Collected data entries:
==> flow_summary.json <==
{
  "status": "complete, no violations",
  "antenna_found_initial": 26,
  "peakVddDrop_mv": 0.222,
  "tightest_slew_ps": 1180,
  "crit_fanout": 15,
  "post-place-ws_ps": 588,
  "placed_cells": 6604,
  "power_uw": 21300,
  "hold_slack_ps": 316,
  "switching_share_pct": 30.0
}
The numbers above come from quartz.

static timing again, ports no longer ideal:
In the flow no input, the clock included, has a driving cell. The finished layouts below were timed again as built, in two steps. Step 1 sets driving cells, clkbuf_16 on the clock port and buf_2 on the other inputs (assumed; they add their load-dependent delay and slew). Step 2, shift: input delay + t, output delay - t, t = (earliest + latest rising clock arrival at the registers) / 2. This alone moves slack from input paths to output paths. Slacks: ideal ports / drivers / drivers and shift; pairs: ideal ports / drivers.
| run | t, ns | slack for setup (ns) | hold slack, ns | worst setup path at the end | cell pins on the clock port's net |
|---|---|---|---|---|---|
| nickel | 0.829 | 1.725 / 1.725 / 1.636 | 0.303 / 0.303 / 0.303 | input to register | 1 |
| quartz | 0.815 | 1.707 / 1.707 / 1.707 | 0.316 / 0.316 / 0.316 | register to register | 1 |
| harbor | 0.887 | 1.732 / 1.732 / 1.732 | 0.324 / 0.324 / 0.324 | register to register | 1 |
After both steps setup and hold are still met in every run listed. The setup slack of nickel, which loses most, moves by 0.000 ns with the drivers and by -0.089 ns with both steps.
Context: an optimization exercise on an open-source flow, tuned for small area and a short achievable clock period. The choices shown serve that exercise and are no tape-out recipe. In this exercise RTL edits were held to simulation tests only and were not proved equivalent to the original.

## run 1
// mas_mul_radix_top
module mas_mul_radix_top (
  input               clk,
  input               rstn,
  input        [31:0] in1,
  input        [31:0] in2,
  output logic [63:0] res
);
wire ng2;
wire ng4;
wire ng6;
wire ng8;
wire ng10;
wire ng12;
wire ng14;
wire ng16;
wire ng18;
wire ng20;
wire ng22;
wire ng24;
wire ng26;
wire ng28;
wire ng30;
wire ng32;
wire s33;
wire c34;
wire s35;
wire c36;
wire s37;
wire c38;
wire s39;
wire c40;
wire s41;
wire c42;
wire s43;
wire c44;
wire s45;
wire c46;
wire s47;
wire c48;
wire s49;
wire c50;
wire s51;
wire c52;
wire s53;
wire c54;
wire s55;
wire c56;
wire s57;
wire c58;
wire s59;
wire c60;
wire s61;
wire c62;
wire s63;
wire c64;
wire s65;
wire c66;
wire s67;
wire c68;
wire s69;
wire c70;
wire s71;
wire c72;
wire s73;
wire c74;
wire s75;
wire c76;
wire s77;
wire c78;
wire s79;
wire c80;
wire s81;
wire c82;
wire s83;
wire c84;
wire s85;
wire c86;
wire s87;
wire c88;
wire s89;
wire c90;
wire s91;
wire c92;
wire s93;
wire c94;
wire s95;
wire c96;
wire s97;
  ...
==> flow/config.mk <==
export PLATFORM = sky130hd
export DESIGN_NAME = mas_mul_radix_top
export DESIGN_NICKNAME = mas_mul_radix_top
export VERILOG_FILES = /design/flow/design.v
export SDC_FILE = /design/flow/constraint.sdc
export NUM_CORES = 4
export LEC_CHECK = 0
export CAP_MARGIN = 20
export CORE_MARGIN = 2
export CORE_UTILIZATION = 60
export SETUP_SLACK_MARGIN = 3
export SLEW_MARGIN = 20
export SYNTH_HIERARCHICAL = 1
export SYNTH_MINIMUM_KEEP_SIZE = 0
==> flow/constraint.sdc <==
create_clock -name core_clock -period 13.5 [get_ports {clk}]
set_input_delay 2.7000 -clock core_clock [delete_from_list [all_inputs] [get_ports {clk}]]
set_output_delay 2.7000 -clock core_clock [all_outputs]
set_load 0.01 [all_outputs]
standard.sh (not shown) runs the stock make flow with config.mk's settings and CLKGATE_MAP_FILE= SYNTH_SCRIPT=/design/flow/synth_recipe.tcl, a recipe that flattens the netlist after the stock synthesis.
==> flow/flow/run.sh <==
#!/bin/bash
# Own layout flow: the standard synthesis and layout, with the port
# buffers made from plain buffers (buffer_ports -buffer_cell) instead of the
# cell buffer_ports picks by itself.  Each tool's output goes to a log here.
set -euo pipefail
bash standard.sh synth > synth.log 2>&1
bash standard.sh "BUFFER_PORTS_ARGS=-buffer_cell sky130_fd_sc_hd__buf_2" finish > layout.log 2>&1
Changes in run 2 relative to run 1:
# run 1
export LEC_CHECK = 0
export CAP_MARGIN = 20
export CORE_MARGIN = 2
export CORE_UTILIZATION = 60
export SETUP_SLACK_MARGIN = 3
export SLEW_MARGIN = 20
export SYNTH_HIERARCHICAL = 1
export SYNTH_MINIMUM_KEEP_SIZE = 0
create_clock -name core_clock -period 13.5 [get_ports {clk}]
# run 2
export LEC_CHECK = 0
export CAP_MARGIN = 30
export CORE_MARGIN = 2
export CORE_UTILIZATION = 55
export SETUP_SLACK_MARGIN = 5
export SLEW_MARGIN = 50
export SYNTH_HIERARCHICAL = 1
export SYNTH_MINIMUM_KEEP_SIZE = 0
create_clock -name core_clock -period 13.5 [get_ports {clk}]
Notes after the runs:
- Top achievable clock speed delta for run 2 relative to run 1: 14% higher
- Run 1 has a higher data arrival time of the critical path than run 2.
- When run 2 is measured against run 1, its critical path depth turns out 1 higher.
- On sequential fraction of the synthesis area, run 1 and run 2 are basically level.
- Count of unresolved DRC violations after routing essentially unchanged between run 2 and run 1.
- Number of violations reported at the end of detailed-routing iteration 0: higher on run 1
- Taking run 1 as the reference, in run 2 time the worst path needs with I/O delays and setup down 1.15 ns, sequential share of layout area down 0.18 points.
- The lower utilization after layout of run 1 and run 2 is in run 2.
- Measured against run 1, the die area of run 2 comes out at 1.09 times the reference value.
Context: an optimization exercise on an open-source flow, tuned for small area. The choices shown serve that exercise and are no tape-out recipe. The RTL was checked by simulation tests, not by an equivalence proof against the original design. Power figures rest on the tool's default switching activity, not on a simulated workload.

==> flow/design.v <==
module uart_rx (
    input  wire       clk,
    input  wire       rst,
    input  wire       rx,
    output reg  [7:0] data,
    output reg        valid
);
    reg [1:0] state;    
    reg [8:0] cnt;
    reg [2:0] bi;
    wire hit = (cnt == 9'd434);
    always @(posedge clk) begin
        if (rst) begin
            valid <= 1'b0;
            state <= 2'd0;
            cnt   <= 9'd217;
            bi    <= 3'd0;
        end else begin
            valid <= 1'b0;
            case (state)
                2'd0: begin
                    cnt <= 9'd217;
                    if (!rx) state <= 2'd1;
                end
                2'd1: begin
                    if (hit) begin
                        cnt <= 9'd0;
                        state <= rx ? 2'd0 : 2'd2;
                    end else cnt <= cnt + 9'd1;
                end
                2'd2: begin
                    if (hit) begin
                        cnt <= 9'd0;
                        data <= {rx, data[7:1]};
                        bi <= bi + 3'd1;
                        if (bi == 3'd7) state <= 2'd3;
                    end else cnt <= cnt + 9'd1;
                end
                2'd3: begin
                    if (hit) begin
                        valid <= 1'b1;
                        state <= 2'd0;
                    end else cnt <= cnt + 9'd1;
                end
            endcase
        end
    end
endmodule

> _WORK REQUIRED_: Retype the records above exactly, from their first line through the line that contains "static timing again, ports", and stop there.

> _SOLUTION TO THE EXERCISE_:
==> flow_summary.json <==
{
  "status": "complete, no violations",
  "antenna_found_initial": 26,
  "peakVddDrop_mv": 0.222,
  "tightest_slew_ps": 1180,
  "crit_fanout": 15,
  "post-place-ws_ps": 588,
  "placed_cells": 6604,
  "power_uw": 21300,
  "hold_slack_ps": 316,
  "switching_share_pct": 30.0
}
The numbers above come from quartz.

static timing again, ports no longer ideal:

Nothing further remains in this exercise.